Jackson made his Tigers debut on April 7, 2009, against the Toronto Blue Jays. He allowed one run in 7 1/3 innings, and received a no decision in Detroit's 5–4 loss. He earned his first victory with Detroit on April 18 against the Seattle Mariners, pitching 7 2/3 scoreless innings.

Jackson was selected to represent Detroit in the 2009 All-Star Game along with teammates Curtis Granderson, Justin Verlander, and Brandon Inge. He pitched a scoreless fifth inning for the AL, retiring Yadier Molina, Ryan Zimmerman, and Hanley Ramírez on four pitches.

At the end of July, opposing batters were hitting .216 against him, which was the lowest batting average in the league; he was followed by Matt Garza (.222), Jarrod Washburn (.224), and Scott Feldman (.228).

===Arizona Diamondbacks (2010)===
On December 9, 2009, Jackson was traded to the Arizona Diamondbacks as part of a three team trade that brought Austin Jackson, Phil Coke, Max Scherzer, and Daniel Schlereth to the Tigers. Jackson hit his first Major League home run off Jack Taschner and scored the first two runs of his career in the fourth inning of a game against the Pittsburgh Pirates on April 11, 2010.

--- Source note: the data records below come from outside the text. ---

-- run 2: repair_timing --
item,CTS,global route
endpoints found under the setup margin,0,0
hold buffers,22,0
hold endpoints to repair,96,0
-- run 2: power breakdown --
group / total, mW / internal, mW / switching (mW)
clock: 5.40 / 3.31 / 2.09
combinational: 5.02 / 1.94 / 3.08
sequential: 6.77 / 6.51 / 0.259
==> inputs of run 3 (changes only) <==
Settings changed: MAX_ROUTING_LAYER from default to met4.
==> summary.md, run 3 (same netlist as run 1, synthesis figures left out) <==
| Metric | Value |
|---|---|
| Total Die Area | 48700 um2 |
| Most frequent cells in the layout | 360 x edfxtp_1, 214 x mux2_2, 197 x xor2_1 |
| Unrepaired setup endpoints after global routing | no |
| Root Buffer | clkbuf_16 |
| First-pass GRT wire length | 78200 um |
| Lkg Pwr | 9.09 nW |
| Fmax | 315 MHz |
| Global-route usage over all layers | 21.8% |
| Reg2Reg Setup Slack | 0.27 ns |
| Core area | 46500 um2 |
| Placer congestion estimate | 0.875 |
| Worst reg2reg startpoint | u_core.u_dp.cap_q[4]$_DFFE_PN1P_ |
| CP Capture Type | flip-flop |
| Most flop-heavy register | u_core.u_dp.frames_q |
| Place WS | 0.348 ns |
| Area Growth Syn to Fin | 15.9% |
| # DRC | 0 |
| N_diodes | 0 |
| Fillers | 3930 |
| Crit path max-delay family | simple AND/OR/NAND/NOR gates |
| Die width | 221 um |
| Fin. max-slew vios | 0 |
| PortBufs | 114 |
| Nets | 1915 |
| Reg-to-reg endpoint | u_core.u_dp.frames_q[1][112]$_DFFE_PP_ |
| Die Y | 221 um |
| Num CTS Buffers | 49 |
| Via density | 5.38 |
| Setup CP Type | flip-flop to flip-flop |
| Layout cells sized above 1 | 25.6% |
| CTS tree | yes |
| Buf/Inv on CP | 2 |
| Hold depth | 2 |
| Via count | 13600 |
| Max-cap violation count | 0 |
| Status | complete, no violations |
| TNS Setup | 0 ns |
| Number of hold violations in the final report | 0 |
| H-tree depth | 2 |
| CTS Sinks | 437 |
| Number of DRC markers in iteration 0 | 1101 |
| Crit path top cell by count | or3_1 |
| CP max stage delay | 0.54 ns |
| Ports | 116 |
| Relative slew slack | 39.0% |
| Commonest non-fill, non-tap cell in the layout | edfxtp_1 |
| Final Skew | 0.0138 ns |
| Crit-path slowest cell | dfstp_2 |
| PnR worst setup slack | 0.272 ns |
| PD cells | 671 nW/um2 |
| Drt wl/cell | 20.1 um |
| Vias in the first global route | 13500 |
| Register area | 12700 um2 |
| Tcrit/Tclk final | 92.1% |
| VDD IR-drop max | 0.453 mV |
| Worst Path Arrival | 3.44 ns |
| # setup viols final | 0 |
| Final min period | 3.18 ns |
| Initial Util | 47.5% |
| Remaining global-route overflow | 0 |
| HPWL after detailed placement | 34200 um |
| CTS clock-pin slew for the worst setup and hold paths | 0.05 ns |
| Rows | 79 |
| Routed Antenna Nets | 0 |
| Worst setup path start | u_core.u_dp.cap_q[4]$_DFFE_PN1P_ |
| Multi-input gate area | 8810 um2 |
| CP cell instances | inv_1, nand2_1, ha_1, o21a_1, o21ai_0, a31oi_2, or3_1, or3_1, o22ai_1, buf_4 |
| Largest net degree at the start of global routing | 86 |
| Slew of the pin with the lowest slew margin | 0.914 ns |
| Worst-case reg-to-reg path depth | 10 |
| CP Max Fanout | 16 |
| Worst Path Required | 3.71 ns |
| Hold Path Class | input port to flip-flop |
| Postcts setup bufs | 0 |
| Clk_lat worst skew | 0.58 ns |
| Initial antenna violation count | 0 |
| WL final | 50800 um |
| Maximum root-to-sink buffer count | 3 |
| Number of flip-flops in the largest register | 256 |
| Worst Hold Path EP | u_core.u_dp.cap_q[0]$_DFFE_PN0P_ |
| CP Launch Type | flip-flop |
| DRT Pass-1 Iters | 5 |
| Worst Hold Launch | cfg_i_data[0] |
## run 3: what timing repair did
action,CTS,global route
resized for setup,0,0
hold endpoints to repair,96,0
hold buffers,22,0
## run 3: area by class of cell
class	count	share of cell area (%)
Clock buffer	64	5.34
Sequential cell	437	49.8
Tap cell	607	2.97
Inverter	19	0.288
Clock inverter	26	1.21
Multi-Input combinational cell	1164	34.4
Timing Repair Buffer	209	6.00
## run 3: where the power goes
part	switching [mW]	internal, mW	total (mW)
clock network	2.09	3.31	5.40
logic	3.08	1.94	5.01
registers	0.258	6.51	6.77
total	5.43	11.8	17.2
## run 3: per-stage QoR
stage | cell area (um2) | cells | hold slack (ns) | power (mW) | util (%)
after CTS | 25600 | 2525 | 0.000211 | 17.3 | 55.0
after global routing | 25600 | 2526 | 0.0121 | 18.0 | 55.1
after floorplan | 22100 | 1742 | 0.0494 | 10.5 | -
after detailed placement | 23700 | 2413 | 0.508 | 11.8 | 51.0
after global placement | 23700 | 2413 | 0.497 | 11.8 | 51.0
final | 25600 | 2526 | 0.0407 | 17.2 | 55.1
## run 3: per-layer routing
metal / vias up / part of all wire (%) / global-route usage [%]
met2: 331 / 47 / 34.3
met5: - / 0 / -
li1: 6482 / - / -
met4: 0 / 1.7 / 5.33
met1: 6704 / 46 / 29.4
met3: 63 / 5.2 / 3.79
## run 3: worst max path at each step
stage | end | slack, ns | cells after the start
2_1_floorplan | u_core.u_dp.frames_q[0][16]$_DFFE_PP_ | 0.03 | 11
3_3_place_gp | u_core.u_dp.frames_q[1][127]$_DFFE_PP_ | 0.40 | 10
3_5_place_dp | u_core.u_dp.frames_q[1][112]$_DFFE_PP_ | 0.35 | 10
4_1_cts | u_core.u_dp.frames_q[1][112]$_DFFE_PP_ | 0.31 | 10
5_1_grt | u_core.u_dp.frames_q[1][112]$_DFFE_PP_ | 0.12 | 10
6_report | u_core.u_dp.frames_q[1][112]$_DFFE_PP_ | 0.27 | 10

On June 25, 2010, Jackson no-hit his former team, the Tampa Bay Rays, 1–0, at Tropicana Field, becoming the first pitcher to no-hit a former team since Philadelphia Phillie Terry Mulholland no-hit the San Francisco Giants in 1990. It was only the second no-hitter in Diamondbacks' history, the other being Randy Johnson's perfect game on May 18, 2004, as well as the fourth of the 2010 season, and the third time the Rays had been no-hit in less than 12 months. Jackson's 149-pitch performance included eight walks and a hit batter, and was aided by the defensive performances of Mark Reynolds, Tony Abreu, and Adam LaRoche (whose second-inning home run accounted for the game's only run). Jackson became the first German-born pitcher to throw a no-hitter, the first African American to do so since Dwight Gooden in 1996, and the first African American to do so for a National League team since Bob Gibson in 1971.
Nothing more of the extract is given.